スマホはコンピュータじゃない

特別なものが特別でなくなればそれは日常に変わる。

それが繰り返された刺激の結果としての倦怠であれば、あるいは悲しいことなのかもしれないけれども、こと UI に関しては好ましい結果だと言っていい。

未知のインターフェースは恐怖と不信、あるいは好奇の対象なのだからそれは特別なものである。やがて時間と共に接触回数が増えれば既知のものとして認識されるようになり生活の一部となる。
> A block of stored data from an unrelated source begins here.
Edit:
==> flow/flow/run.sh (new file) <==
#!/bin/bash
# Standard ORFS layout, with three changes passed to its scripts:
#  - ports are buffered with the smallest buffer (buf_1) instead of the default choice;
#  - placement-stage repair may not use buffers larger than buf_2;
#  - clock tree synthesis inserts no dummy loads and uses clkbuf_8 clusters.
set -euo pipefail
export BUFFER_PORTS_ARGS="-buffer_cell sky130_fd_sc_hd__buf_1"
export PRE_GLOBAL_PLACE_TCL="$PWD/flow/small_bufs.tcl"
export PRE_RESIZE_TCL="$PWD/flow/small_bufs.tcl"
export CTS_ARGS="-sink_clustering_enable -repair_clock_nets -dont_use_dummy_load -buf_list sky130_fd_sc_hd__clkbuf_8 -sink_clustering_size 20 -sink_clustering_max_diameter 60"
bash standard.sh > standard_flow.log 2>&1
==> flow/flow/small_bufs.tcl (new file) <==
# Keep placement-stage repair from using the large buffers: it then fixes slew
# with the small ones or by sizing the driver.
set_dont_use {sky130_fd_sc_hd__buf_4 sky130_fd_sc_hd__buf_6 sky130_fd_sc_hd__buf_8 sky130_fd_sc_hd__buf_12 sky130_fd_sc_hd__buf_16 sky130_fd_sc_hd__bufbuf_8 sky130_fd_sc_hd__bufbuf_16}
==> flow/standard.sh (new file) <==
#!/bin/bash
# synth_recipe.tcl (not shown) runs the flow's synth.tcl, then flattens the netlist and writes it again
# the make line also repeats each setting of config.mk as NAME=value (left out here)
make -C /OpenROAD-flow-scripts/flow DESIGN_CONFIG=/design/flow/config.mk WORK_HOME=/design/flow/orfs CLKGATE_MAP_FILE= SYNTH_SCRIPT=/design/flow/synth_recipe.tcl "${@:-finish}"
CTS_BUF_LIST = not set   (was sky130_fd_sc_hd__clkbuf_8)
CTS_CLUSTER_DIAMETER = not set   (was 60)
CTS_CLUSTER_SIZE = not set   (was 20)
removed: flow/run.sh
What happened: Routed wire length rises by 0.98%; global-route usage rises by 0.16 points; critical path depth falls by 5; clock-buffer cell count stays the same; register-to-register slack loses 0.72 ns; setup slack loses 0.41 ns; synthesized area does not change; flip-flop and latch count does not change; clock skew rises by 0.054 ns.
This is an optimization exercise on Yosys and OpenROAD, whose aim is small area, not a production implementation.
The RTL was checked by simulation tests, not by an equivalence proof against the original design.

==> sierra <==
==> flow/design.v (excerpt) <==
module regfile #(
   parameter int XLEN   = 32,
   parameter int ADDR_W = 5
) (
   input  logic              clk,
   input  logic              rst_n,
   input  logic [ADDR_W-1:0] r1_reg_name,
   output logic [XLEN-1:0]   r1_reg_val,
   input  logic [ADDR_W-1:0] r2_reg_name,
   output logic [XLEN-1:0]   r2_reg_val,
   input  logic              w_enable,
   input  logic [ADDR_W-1:0] w_reg_name,
   input  logic [XLEN-1:0]   w_reg_val
);
   localparam int NREG = 2 ** ADDR_W;
   logic [XLEN-1:0] regs_q [1:NREG-1];
   logic [NREG-1:1] wr_row, hold_row, sel1, sel2;
   always_comb begin
      for (int i = 1; i < NREG; i++) begin
         wr_row[i]   = rst_n & w_enable & (w_reg_name == ADDR_W'(i));
         hold_row[i] = rst_n & ~(w_enable & (w_reg_name == ADDR_W'(i)));
         sel1[i]     = (r1_reg_name == ADDR_W'(i));
         sel2[i]     = (r2_reg_name == ADDR_W'(i));
      end
   end
   logic [XLEN-1:0] regs_d [1:NREG-1];
   for (genvar i = 1; i < NREG; i++) begin : g_wr
      for (genvar b = 0; b < XLEN; b++) begin : g_bit
         regfile_ao22 u_d (
            .a0(wr_row[i]), .b0(w_reg_val[b]),
  ...
==> module regfile_aoi222, before the edit <==
module regfile_aoi222 (
   input  logic a0, b0, a1, b1, a2, b2,
   output logic y
);
   assign y = ~((a0 & b0) | (a1 & b1) | (a2 & b2));
endmodule
Source: an optimization exercise on an open RTL-to-GDS flow (aim: small area). Production flows keep margins and buffers that such runs may drop.
At most, simulation tests tie the RTL to the original design; equivalence was not proved.
Power is estimated from default activity; no workload was simulated.

==> flow/design.v <==
`default_nettype none
package clk_div_pkg;
    typedef logic [10-1:0] master_t;
    typedef logic [8-1:0]   duty_t;
    typedef logic [13-1:0]     ch_time_t;
    typedef logic [1:0]              ch_idx_t;
    typedef logic [2:0]              ratio_t;
    localparam logic [3*4-1:0] CH_RATIO = {3'd5, 3'd3, 3'd2, 3'd1};
    typedef enum logic [1:0] {
        CALC_LOAD,
        CALC_DIVIDE,
        CALC_WRITE,
        CALC_COMMIT
    } calc_state_t;
endpackage
`default_nettype wire
`default_nettype none
module clk_divider_top (
    input  wire logic                 int_osc,
    input  wire logic                 rst,
    input  wire clk_div_pkg::master_t master_period_i,
    input  wire clk_div_pkg::duty_t   duty_cycle_i,
    output logic [4-1:0]     wave_o
);
    logic [6:0] t_q;
    logic       t_end;
    logic       t_mul;
    logic       t_div;
    assign t_end = (t_q == 7'd92);
    assign t_mul = (t_q[6:3] == 4'd1);
    assign t_div = (t_q[6:4] == 3'd1) && !(t_q[3] && (t_q[2] || t_q[1]));
    always_ff @(posedge int_osc or posedge rst) begin
        if (rst) begin
            t_q <= '0;
        end else begin
            t_q <= t_end ? 7'd0 : t_q + 7'd1;
        end
    end
    logic [9:0]  ms_q;
    logic [17:0] pr_q;
    logic [10:0] mul_sum;
    logic [8:0]  rem_sh;
    logic [8:0]  rem_inc;
    logic [9:0]  mul_b;
    logic [10:0] mc;
    assign mul_b = pr_q[0] ? ms_q : 10'd0;
    assign mc[0] = 1'b0;
    for (genvar i = 0; i < 10; i++) begin : g_mul
        assign mul_sum[i] = pr_q[8+i] ^ mul_b[i] ^ mc[i];
        assign mc[i+1]    = (pr_q[8+i] & mul_b[i]) | (mc[i] & (pr_q[8+i] ^ mul_b[i]));
    end
    assign mul_sum[10] = mc[10];
    assign rem_sh  = {pr_q[17:10], pr_q[9]};
    logic       qbit;
    logic [8:0] rc;
    assign qbit  = rem_sh[8] || (rem_sh[7:0] == 8'hff);
    assign rc[0] = qbit;
    for (genvar i = 0; i < 8; i++) begin : g_rinc
        assign rem_inc[i] = rem_sh[i] ^ rc[i];
        assign rc[i+1]    = rc[i] & rem_sh[i];
    end
    assign rem_inc[8] = qbit;
    always_ff @(posedge int_osc) begin
        if (t_q == 7'd0) begin
            ms_q <= master_period_i;
            pr_q <= {10'd0, duty_cycle_i};
        end else if (t_mul) begin
            pr_q <= {mul_sum, pr_q[7:1]};
        end else if (t_div) begin
            pr_q <= {rem_inc[7:0], pr_q[8:0], qbit};
        end
    end
    logic [7:0] e_new;
    logic [2:0] z_new;
    assign e_new = pr_q[17:10];
    logic [7:1] g;
    assign g[1] = (e_new >= 8'd51);
    assign g[2] = (e_new >= 8'd85);
    assign g[3] = (e_new >= 8'd102);
    assign g[4] = e_new[7];
    assign g[5] = (e_new >= 8'd153);
    assign g[6] = (e_new >= 8'd170);
    assign g[7] = (e_new >= 8'd204);
    assign z_new = {g[4], (g[2] && !g[4]) || g[6],
                    (g[1] && !g[2]) || (g[3] && !g[4]) || (g[5] && !g[6]) || g[7]};
    logic       vld_q;
    logic       upd_q;
    logic [9:0] m_q;
    logic [9:0] h_q;
    logic [2:0] z_q;
    logic       d1_q;
    logic [1:0] d2_q;
    logic [2:0] d3_q;
    logic       diff;
    assign diff = !vld_q || (ms_q != m_q) || (pr_q[9:0] != h_q)
               || (z_new != z_q);
    assign d1_q = z_q[2];
    assign d2_q = {z_q[2] && z_q[1], (z_q >= 3'd2) && (z_q <= 3'd5)};
    assign d3_q = {z_q == 3'd7, z_q[2] ^ (z_q[1] && z_q[0]), z_q[1] ^ z_q[0]};
    always_ff @(posedge int_osc or posedge rst) begin
        if (rst) begin
            vld_q <= 1'b0;
            upd_q <= 1'b0;
        end else begin
            upd_q <= t_end && diff;
            if (t_end) begin
                vld_q <= 1'b1;
            end
        end
    end
    always_ff @(posedge int_osc) begin
        if (t_end) begin
            m_q  <= ms_q;
            h_q  <= pr_q[9:0];
            z_q  <= z_new;
        end
    end
    logic [9:0]  c_q;
    logic        j1_q;
    logic [1:0]  j2_q;
    logic [2:0]  j3_q;
    logic        r1_q;
    logic [1:0]  r2_q;
    logic [2:0]  r3_q;
    logic [9:0]  h1_q;
    logic [9:0]  h2_q;
    logic [9:0]  h3_q;
    logic [9:0]  c_inc;
    logic        cwrap;
    logic        w0, w1, w2, w3;
    logic        e1, e2, e3;
    logic [9:0]  c_nxt;
    logic        r1_nxt;
    logic [1:0]  r2_nxt;
    logic [2:0]  r3_nxt;
    logic [9:0]  h1_nxt;
    logic [9:0]  h2_nxt;
    logic [9:0]  h3_nxt;
    logic [10:0] ci;
    assign ci[0] = 1'b1;
    for (genvar i = 0; i < 10; i++) begin : g_inc
        assign c_inc[i] = c_q[i] ^ ci[i];
        assign ci[i+1]  = ci[i] & c_q[i];
    end
    assign cwrap = (c_inc == m_q);
    assign w0 = upd_q || cwrap;
    assign w1 = upd_q || (cwrap && j1_q);
    assign w2 = upd_q || (cwrap && (j2_q == 2'd2));
    assign w3 = upd_q || (cwrap && (j3_q == 3'd4));
    assign e1 = r1_q;
    assign e2 = (r2_q == 2'd2);
    assign e3 = (r3_q == 3'd4);
    assign c_nxt  = w0 ? 10'd0 : c_inc;
    assign r1_nxt = (w1 || e1) ? 1'b0 : 1'b1;
    assign r2_nxt = (w2 || e2) ? 2'd0 : r2_q + 2'd1;
    assign r3_nxt = (w3 || e3) ? 3'd0 : r3_q + 3'd1;
    logic [10:0] b1, b2, b3;
    logic [9:0]  h1_dec, h2_dec, h3_dec;
    assign b1[0] = e1;
    assign b2[0] = e2;
    assign b3[0] = e3;
    for (genvar i = 0; i < 10; i++) begin : g_dec
        assign h1_dec[i] = h1_q[i] ^ b1[i];
        assign b1[i+1]   = b1[i] & ~h1_q[i];
        assign h2_dec[i] = h2_q[i] ^ b2[i];
        assign b2[i+1]   = b2[i] & ~h2_q[i];
        assign h3_dec[i] = h3_q[i] ^ b3[i];
        assign b3[i+1]   = b3[i] & ~h3_q[i];
    end
    assign h1_nxt = w1 ? h_q : h1_dec;
    assign h2_nxt = w2 ? h_q : h2_dec;
    assign h3_nxt = w3 ? h_q : h3_dec;
    always_ff @(posedge int_osc) begin
        c_q  <= c_nxt;
        r1_q <= r1_nxt;
        r2_q <= r2_nxt;
        r3_q <= r3_nxt;
        h1_q <= h1_nxt;
        h2_q <= h2_nxt;
        h3_q <= h3_nxt;
        if (w1) begin
            j1_q <= 1'b0;
        end else if (cwrap) begin
            j1_q <= 1'b1;
        end
        if (w2) begin
            j2_q <= 2'd0;
        end else if (cwrap) begin
            j2_q <= j2_q + 2'd1;
        end
        if (w3) begin
            j3_q <= 3'd0;
        end else if (cwrap) begin
            j3_q <= j3_q + 3'd1;
        end
    end
    always_ff @(posedge int_osc or posedge rst) begin
        if (rst) begin
            wave_o <= '0;
        end else begin
            wave_o[0] <= w0 ? (vld_q && (h_q != 10'd0))
                            : (wave_o[0] && (c_nxt != h_q));
            wave_o[1] <= w1 ? (vld_q && ((h_q != 10'd0) || d1_q))
                            : (wave_o[1] && !((h1_nxt == 10'd0) && (r1_nxt == d1_q)));
            wave_o[2] <= w2 ? (vld_q && ((h_q != 10'd0) || (d2_q != 2'd0)))
                            : (wave_o[2] && !((h2_nxt == 10'd0) && (r2_nxt == d2_q)));
            wave_o[3] <= w3 ? (vld_q && ((h_q != 10'd0) || (d3_q != 3'd0)))
                            : (wave_o[3] && !((h3_nxt == 10'd0) && (r3_nxt == d3_q)));
        end
    end
endmodule
`default_nettype wire
Source: an optimization exercise on an open RTL-to-GDS flow (aim: small area). Production flows keep margins and buffers that such runs may drop.
In this exercise RTL edits were held to simulation tests only and were not proved equivalent to the original.
Power and IR drop assume default switching activity.

==> flow/design.v <==
module rf_aoi222 (
    input  logic a1, a2, b1, b2, c1, c2,
    output logic y
);
    assign y = ~((a1 & a2) | (b1 & b2) | (c1 & c2));
endmodule
module rf_aoi22 (
    input  logic a1, a2, b1, b2,
    output logic y
);
    assign y = ~((a1 & a2) | (b1 & b2));
endmodule
module rf_rdbit (
    input  logic [31:0] sel,
    input  logic [31:0] d,
    output logic        y
);
    logic [10:0] t;
    for (genvar g = 0; g < 10; g++) begin : g_aoi
        rf_aoi222 u (.a1(sel[3*g]), .a2(d[3*g]), .b1(sel[3*g+1]), .b2(d[3*g+1]),
                     .c1(sel[3*g+2]), .c2(d[3*g+2]), .y(t[g]));
    end
    rf_aoi22 u_last (.a1(sel[30]), .a2(d[30]), .b1(sel[31]), .b2(d[31]), .y(t[10]));
    assign y = ~&t;
endmodule
module reg_file_nzcv #(
    parameter int unsigned DATA_WIDTH = 64,
    parameter int unsigned ADDR_WIDTH = 5,
    parameter int unsigned NUM_REGS   = 2 ** ADDR_WIDTH,
    parameter int unsigned FLAG_WIDTH = 4,
    parameter int unsigned ZERO_REG   = 31
) (
    input  logic                  clk,
    input  logic                  reset,
    input  logic [ADDR_WIDTH-1:0] read_reg1,
    input  logic [ADDR_WIDTH-1:0] read_reg2,
    output logic [DATA_WIDTH-1:0] read_data1,
    output logic [DATA_WIDTH-1:0] read_data2,
    input  logic                  write_enable,
    input  logic [ADDR_WIDTH-1:0] write_reg,
    input  logic [DATA_WIDTH-1:0] write_data,
    input  logic                  set_flags,
    input  logic [FLAG_WIDTH-1:0] flags_in,
    output logic [FLAG_WIDTH-1:0] flags_out
);
    localparam int unsigned NPHYS = NUM_REGS - 1;
    localparam logic [ADDR_WIDTH-1:0] ZERO_IDX = ADDR_WIDTH'(ZERO_REG);
    logic [DATA_WIDTH-1:0] regs_q [NPHYS];
    logic [FLAG_WIDTH-1:0] flags_q;
    logic wr_active;
    logic bypass1, bypass2;
    logic [DATA_WIDTH-1:0] wdata_gated;
    logic [NUM_REGS-1:0] sel1, sel2;
    always_comb begin
        wr_active   = write_enable && !reset && (write_reg != ZERO_IDX);
        bypass1     = wr_active && (write_reg == read_reg1);
        bypass2     = wr_active && (write_reg == read_reg2);
        wdata_gated = reset ? '0 : write_data;
        for (int i = 0; i < NPHYS; i++) begin
            sel1[i] = !bypass1 && read_reg1 == ADDR_WIDTH'(i);
            sel2[i] = !bypass2 && read_reg2 == ADDR_WIDTH'(i);
        end
        sel1[NUM_REGS-1] = bypass1;
        sel2[NUM_REGS-1] = bypass2;
    end
    for (genvar i = 0; i < NPHYS; i++) begin : g_reg
        always_ff @(posedge clk) begin
            if (reset || (wr_active && write_reg == ADDR_WIDTH'(i))) begin
                regs_q[i] <= wdata_gated;
            end
        end
    end
    always_ff @(posedge clk) begin
        if (reset) begin
            flags_q <= '0;
        end else if (set_flags) begin
            flags_q <= flags_in;
        end
    end
    for (genvar b = 0; b < DATA_WIDTH; b++) begin : g_bit
        logic [NUM_REGS-1:0] col;
        for (genvar i = 0; i < NPHYS; i++) begin : g_col
            assign col[i] = regs_q[i][b];
        end
        assign col[NUM_REGS-1] = write_data[b];
        rf_rdbit u_rd1 (.sel(sel1), .d(col), .y(read_data1[b]));
        rf_rdbit u_rd2 (.sel(sel2), .d(col), .y(read_data2[b]));
    end
    assign flags_out = flags_q;
endmodule
==> flow/run.sh <==
#!/bin/bash
# synth_recipe.tcl (not shown) runs the flow's synth.tcl, then flattens the netlist and writes it again
# the make line also repeats each setting of config.mk as NAME=value (left out here)
make -C /OpenROAD-flow-scripts/flow DESIGN_CONFIG=/design/flow/config.mk WORK_HOME=/design/flow/orfs CLKGATE_MAP_FILE= SYNTH_SCRIPT=/design/flow/synth_recipe.tcl finish
==> flow/config.mk <==
export PLATFORM = sky130hd
export DESIGN_NAME = reg_file_nzcv
export DESIGN_NICKNAME = reg_file_nzcv
export VERILOG_FILES = /design/flow/design.v
export SDC_FILE = /design/flow/constraint.sdc
export NUM_CORES = 4
export LEC_CHECK = 0
export CAP_MARGIN = 20
export CORE_MARGIN = 2
export CORE_UTILIZATION = 40
export SETUP_SLACK_MARGIN = 0.0
export SLEW_MARGIN = 20
export SYNTH_HIERARCHICAL = 1
export SYNTH_MINIMUM_KEEP_SIZE = 0
==> flow/constraint.sdc <==
create_clock -name core_clock -period 7.0 [get_ports {clk}]
set_input_delay 1.4000 -clock core_clock [delete_from_list [all_inputs] [get_ports {clk}]]
set_output_delay 1.4000 -clock core_clock [all_outputs]
set_load 0.01 [all_outputs]
==> qor.log, run 1 <==
qor: run_status.outcome complete, but fails checks
qor: run_status.so.violations setup timing
qor: floorplan.design.portCount 219
qor: global_route.grt.overflow.total 0
qor: yosys.yosysTopAreaCellShare 75.6%
qor: floorplan.fp.coreArea 195000 µm²
qor: yosys.synth_commonest_cells 1984 x sky130_fd_sc_hd__edfxtp_1, 1280 x sky130_fd_sc_hd__a222oi_1, 256 x sky130_fd_sc_hd__nand4_1, 132 x sky130_fd_sc_hd__nand3_1, 129 x sky130_fd_sc_hd__or3_1
qor: critical_path.cp.arrival 5.65 ns
qor: timing.final_min_period_over_clock_period 101%
qor: clock_network.cts_hold_buf 0
qor: power.leakage 31.4 nW
qor: route.postRouteWirelength 326 mm
qor: route.vias 60600
qor: place.gp_congestion 0.911
qor: clock_network.clk_root_buffer_cell sky130_fd_sc_hd__clkbuf_16
qor: timing.timing_worst_slew_pin_value 1.24 ns
qor: timing.worst_clock_skew 0 ns
qor: cells_and_area.post_route_cells_drive_above_1_share 19.6%
qor: clock_network.cts_buffer_depth 3
qor: power.p_total 0.0275 W
qor: critical_path.setup.worst_path.start_class input pin
qor: critical_path.worst_setup_path_end_kind primary output
qor: route.route.antenna.remaining_nets 0
qor: global_route.grt_pass1_vias 58500
qor: min_path.min_delay_worst_type flip-flop to flip-flop
qor: yosys.netlist.top_cell.by_area sky130_fd_sc_hd__edfxtp_1
qor: cells_and_area.fin_nets 5215
qor: timing.timing.final.max_slew_violations 0
qor: cells_and_area.final_core_util 49.6%
qor: yosys.syn-cell-area 78800 µm²
qor: run.timing.max_cap.violations 0
qor: cells_and_area.fill_cells 16200
qor: timing.fmaxAchievable 142 MHz
qor: floorplan.floorplan.die.height 448 µm
qor: timing.worst_slack -0.0521 ns
qor: yosys.synth.ff_latch_count 1988
qor: yosys.synthArstFlopShare 0%
qor: cells_and_area.layout-area-overhead-vs-synth 23.0%
qor: place.dpl_ws -0.0495 ns
qor: yosys.synthMostInstantiatedCell sky130_fd_sc_hd__edfxtp_1
qor: yosys.yosys_most_used_dff sky130_fd_sc_hd__edfxtp_1
qor: timing.rsz0062_at_grt false
qor: critical_path.worstReg2RegStart flags_q[1]$_SDFFE_PP0P_
qor: yosys.post_synth_edffs 1984
qor: floorplan.die_area 201000 µm²
qor: yosys.syn-num-nets 4297
qor: timing.worst_relative_slew_slack 17.5%
qor: route.first_iter_violations 16000
qor: yosys.yosysSeqAreaShare 75.7%
qor: floorplan.floorplan.initialDensity 40.3%
qor: global_route.initial_antenna_violation_count 14
qor: critical_path.critical_path_peak_fanout 25
qor: critical_path.crit_path_start read_reg2[0]
qor: critical_path.timing.critical_path.required 5.60 ns
qor: floorplan.die_w 448 µm
qor: cells_and_area.register_area 59700 µm²
qor: yosys.post_synth_main_area_contributors sky130_fd_sc_hd__edfxtp_1 76%, sky130_fd_sc_hd__a222oi_1 16%, sky130_fd_sc_hd__a22oi_2 2.0%, sky130_fd_sc_hd__nand4_1 2.0%, sky130_fd_sc_hd__or3_1 1.0%
qor: place.buffer_ports.inserted 218
qor: yosys.yosys.cell_types.count 33
qor: clock_network.clock_insertion_delay_worst_skew 0.82 ns
qor: critical_path.timing.setup.critical_path_class input pin to primary output
qor: clock_network.number_of_buffers_created_by_cts 200
qor: floorplan.floorplan.rows 162
qor: clock_network.h-tree-depth 4
qor: timing.setup_tns -0.108 ns
qor: route.wl_per_cell 41.1 µm
qor: timing.timing_hold_violations_final 0
qor: min_path.min_from flags_q[0]$_SDFFE_PP0P_
qor: route.detail_route.drc_violations 0
qor: timing.setup_viol 4
qor: power.worst_ir_drop_vdd 0.000209 V
qor: critical_path.ff2ff_setup_slack 6.40 ns
qor: cells_and_area.multi_input_comb_area 19900 µm²
qor: yosys.ys_warn_count 8
qor: clock_network.cts.sinks 1988
qor: route.vias_per_instance 7.64
qor: clock_network.cts.reportedPaths.clkPinSlew 0.06 ns
qor: place.dpl.hpwl 202 mm
qor: global_route.grt_util_all_layers 31.6%
qor: power.power_density 284 nW/µm²
qor: timing.period_minus_slack 7.05 ns
qor: route.detailedRoute.firstPassIterationCount 13
qor: global_route.grt_max_degree 65
qor: yosys.syn_avg_cell_area 18.7 µm²
qor: yosys.netlist_instances 4210
qor: clock_network.cts_tree yes
qor: global_route.global_route_wire_length_before_repair 447 mm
「わたしパソコン使えないんですよ〜」というひとでもスマホを日常的に使用しているひとは多い。

パーソナルコンピュータという名前からしてそのコンセプトの具現としてスマホに勝るものは今のところなさそうなのだけれど、それでも、彼らの体験世界ではスマホはコンピュータとしては認識されない。

デジタルネイティブといわれる世代ですら、パソコンは難しいものという印象を持っているひとは多いようだし、またそういった世代に限らず、むしろスマホやタブレットなどで日常生活の中にコンピュータが入り込んでいけばいくほど、わざわざ電源を入れて机に座って使用する"コンピュータ"というのは面倒くさくて難しい特別なものになっていく。

それは好ましい変化であるとしても、デザイナがパラダイムシフトできないために、いつまでもデスクトップコンピュータの体験を元にデザインを続けることで、ユーザ、デザイナ双方にとって悲劇的な結果にもなっているのだろう。